"Eu jamais apoiei ou fiz empenho pelo golpe. Aliás, muito recentemente, o jornal Folha detectou um telefonema onde o ex-presidente Lula me deu, onde ele pleiteava e depois esteve comigo para trazer o PMDB para impedir o impedimento. E eu tentei, mas a esta altura, eu confesso, que a movimentação popular era tão grande e tão intensa que os partidos já estavam mais ou menos vocacionados para a ideia do impedimento", disse Temer.
O emedebista fez referência à reportagem publicada na última semana pela Folha de S. Paulo, a qual enfraqueceu a tese do então juiz Sergio Moro e dos procuradores do Ministério Público Federal no Paraná de que o ex-presidente Luiz Inácio Lula da Silva (PT) teria aceitado cargo de ministro da Casa Civil durante o governo Dilma para se blindar das acusações da Operação Lava Jato.
As mensagens privadas trocadas entre os procuradores mostram que Moro divulgou apenas parte dos áudios interceptados pela Polícia Federal a partir de um grampo no ex-presidente petista.

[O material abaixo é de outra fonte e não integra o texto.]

What follows belongs to an exercise in optimizing a design on an open flow for small area; a production flow would make more cautious choices. In this exercise RTL edits were held to simulation tests only and were not proved equivalent to the original. Power is estimated from default activity; no workload was simulated.

--- config.mk ---
export PLATFORM = sky130hd
export DESIGN_NAME = core
export DESIGN_NICKNAME = core
export VERILOG_FILES = /design/flow/design.v
export SDC_FILE = /design/flow/constraint.sdc
export NUM_CORES = 4
export LEC_CHECK = 0
export CAP_MARGIN = 20
export CORE_MARGIN = 2
export CORE_UTILIZATION = 40
export PLACE_DENSITY = 0.6
export SLEW_MARGIN = 20
--- constraint.sdc ---
create_clock -name core_clock -period 8.0 [get_ports {clk}]
set_input_delay 1.6000 -clock core_clock [delete_from_list [all_inputs] [get_ports {clk}]]
set_output_delay 1.6000 -clock core_clock [all_outputs]
set_load 0.01 [all_outputs]
--- design.v ---
module core (
    input wire          clk,
    input wire          a_rst,
    input wire          i_mem_rdy,
    input wire[15:0]    i_mem_data,
    output wire[15:0]   i_mem_adr
);
reg [1:0]  pipe_status;
reg        halt_flag;
reg [1:0]  fe_status;    
reg [15:0] ir;
reg [14:0] pc;           
reg [3:0]  qp0;
reg [15:0] ex_result;
reg [3:0]  ex_rd;
reg [1:0]  ex_ws;        
wire ws_reg = ~ex_ws[1] &  ex_ws[0];
wire ws_qp  =  ex_ws[1] & ~ex_ws[0];
wire ws_pc  =  ex_ws[1] &  ex_ws[0];
wire ex_selected = ex_ws[1] | ex_ws[0];
wire top0       = ~ir[15] & ~ir[14] & ~ir[13] & ~ir[12];
wire maybe_movr = ir[6] & ir[5] & ir[4];
wire maybe_movi = ir[14] & ir[13] & ir[12];
wire is_alu_rr_q = top0 & ir[7] & ~maybe_movr;
wire is_alu_ri_q = ir[15] & ~maybe_movi;
wire is_alu_r_r  = top0 & ir[7] & maybe_movr;
wire is_alu_i_r  = ir[15] & maybe_movi;
wire is_jump_r   = top0 & ~ir[7] & ~ir[6];
wire is_ld       = ~ir[15] & ~ir[14] & ir[13] & ~ir[12];
wire is_ld_q     = is_ld & ir[8];
wire is_mem      = ~ir[15] & ir[14];
wire is_ld_mem   = is_mem & ir[13];
wire is_stop     = top0 & (ir[7:0] == 8'h00);
wire sel_b       = is_mem | is_ld | ir[15];
wire [2:0] sel_alu = is_alu_rr_q ? ir[6:4] : (is_alu_ri_q ? ir[14:12] : {3{is_ld}});
wire rd_is_front = ~(is_alu_r_r | is_alu_i_r | is_jump_r);
wire [3:0] id_sel_rd = is_ld_mem ? ir[11:8] : ir[3:0];
wire bs = ~is_mem;
wire fe_jump  = top0 & ~ir[7] & ~ir[6] & ~ir[5];
wire fe_wait  = fe_status[1] & ~fe_status[0];
wire fe_valid = fe_status[1] & fe_status[0];
wire hold_clr = ws_pc & (pipe_status[0] | pipe_status[1]);
wire status_next_wait = (fe_wait | (fe_jump & fe_valid) | halt_flag) & ~hold_clr;
wire fe_hold  = status_next_wait | ~i_mem_rdy;
wire fetch_rdy = fe_valid & ~fe_hold;
always @(posedge clk or negedge a_rst) begin
    if (~a_rst) begin
        fe_status <= 2'b00;
    end else if (fe_status[1]) begin
        fe_status <= {1'b1, ~status_next_wait};
    end else begin
        fe_status <= {~fe_hold, ~fe_hold};
    end
end
always @(posedge clk or negedge a_rst) begin
    if (~a_rst) begin
        ir <= 16'b0;
    end else if (~fe_hold) begin
        ir <= i_mem_data;
    end
end
always @(posedge clk or negedge a_rst) begin
    if (~a_rst) begin
        pipe_status <= 2'b00;
    end else begin
        case (pipe_status)
        2'b00: pipe_status <= {1'b0, fetch_rdy};
        2'b01: pipe_status <= {fetch_rdy, ~fetch_rdy};
        2'b10: pipe_status <= {1'b1, fetch_rdy};
        2'b11: pipe_status <= 2'b11;
        endcase
    end
end
always @(posedge clk or negedge a_rst) begin
    if (~a_rst) begin
        halt_flag <= 1'b0;
    end else begin
        halt_flag <= is_stop & pipe_status[0];
    end
end
wire pc_hold = ~fetch_rdy | halt_flag;
always @(posedge clk or negedge a_rst) begin
    if (~a_rst) begin
        pc <= 15'h0000;
    end else if (~pc_hold) begin
        pc <= (ws_pc ? ex_result[15:1] : pc) + 15'd1;
    end
end
assign i_mem_adr = {pc, 1'b0};
wire qp_clr = ~pipe_status[0] & ~pipe_status[1];
wire qp_ws = ws_qp | qp_clr;
wire [3:0] qp_val = qp_clr ? 4'b0000 : ex_result[3:0];
wire [3:0] qp = (qp_ws & ~pc_hold) ? qp_val : qp0;
always @(posedge clk or negedge a_rst) begin
    if (~a_rst) begin
        qp0 <= 4'b0;
    end else if (rd_is_front & ~pc_hold) begin
        qp0 <= qp_ws ? qp_val : qp0 + 4'd1;
    end
end
reg [15:0] file [0:15];
reg [15:0] valid;
integer i;
always @(posedge clk or negedge a_rst) begin
    if (~a_rst) begin
        valid <= 16'b0;
    end else if (ws_reg) begin
        valid[ex_rd] <= 1'b1;
    end
end
always @(posedge clk) begin
    if (ws_reg) begin
        file[ex_rd] <= ex_result;
    end
end
wire [3:0] sel_ra = ir[11:8];
wire [3:0] sel_rb = ir[3:0];
wire fwd_a = (sel_ra == ex_rd);
wire fwd_b = (sel_rb == ex_rd);
wire [15:0] rsel_a = valid & (16'b1 << sel_ra) & {16{~fwd_a}};
wire [15:0] rsel_b = valid & (16'b1 << sel_rb) & {16{~fwd_b & ~sel_b}};
reg [15:0] ra_val;
reg [15:0] rb_val;
integer k;
always @(*) begin
    ra_val = {16{fwd_a}} & ex_result;
    rb_val = ({16{fwd_b & ~sel_b}} & ex_result) | ({16{sel_b}} & {8'b0, ir[7:0]});
    for (k = 0; k < 16; k = k + 1) begin
        ra_val = ra_val | ({16{rsel_a[k]}} & file[k]);
        rb_val = rb_val | ({16{rsel_b[k]}} & file[k]);
    end
end
wire [15:0] opr_a = ra_val;
wire [15:0] opr_b = rb_val;
wire sub_bit = ~sel_alu[2] & sel_alu[0];
wire [15:0] opr_bx = opr_b ^ {16{sub_bit}};
wire [15:0] p = opr_a ^ opr_bx;
wire [15:0] g = opr_a & opr_bx;
reg [16:0] carry;
integer j;
always @(*) begin
    carry[0] = sub_bit;
    for (j = 0; j < 16; j = j + 1) begin
        carry[j+1] = g[j] | (p[j] & carry[j]);
    end
end
wire low_carry = carry[15];
wire high_carry = carry[16];
wire v_flag = high_carry ^ low_carry;
wire m_p = (sel_alu[2:1] == 2'b00) | (sel_alu == 3'b101) | (sel_alu == 3'b110);
wire m_g = (sel_alu[2:1] == 2'b10);
wire m_b = (sel_alu == 3'b111);
wire m_c = (sel_alu[2:1] == 2'b00);
wire m_f = (sel_alu[2:1] == 2'b01);
wire [15:0] alu_out = (({16{m_p}} & p) | ({16{m_g}} & g) | ({16{m_b}} & opr_b))
                    ^ ({16{m_c}} & carry[15:0])
                    | {14'b0, {2{m_f}} & {v_flag, high_carry}};
wire ex_en = bs | ~ex_selected;
wire [3:0] e_sel_rd = rd_is_front ? qp : id_sel_rd;
always @(posedge clk or negedge a_rst) begin
    if (~a_rst) begin
        ex_result <= 16'b0;
        ex_rd <= 4'b0;
    end else if (ex_en) begin
        ex_result <= alu_out;
        ex_rd <= e_sel_rd;
    end
end
always @(posedge clk or negedge a_rst) begin
    if (~a_rst) begin
        ex_ws <= 2'b00;
    end else if (~bs) begin
        ex_ws <= 2'b00;
    end else if (is_jump_r) begin
        ex_ws <= 2'b11;
    end else if (is_ld_q) begin
        ex_ws <= 2'b10;
    end else begin
        ex_ws <= 2'b01;
    end
end
endmodule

Impeachment não levou a Bolsonaro
Na entrevista, Temer foi questionado sobre a conjuntura política do país e o que levou à eleição do presidente Jair Bolsonaro (PSL) em outubro do ano passado. Para ele, não há relação entre o impeachment de Dilma Rousseff e a condução do capitão reformado à Presidência, e o Brasil passa, em diferentes momentos, por anseios onde as "pessoas querem mudar tudo."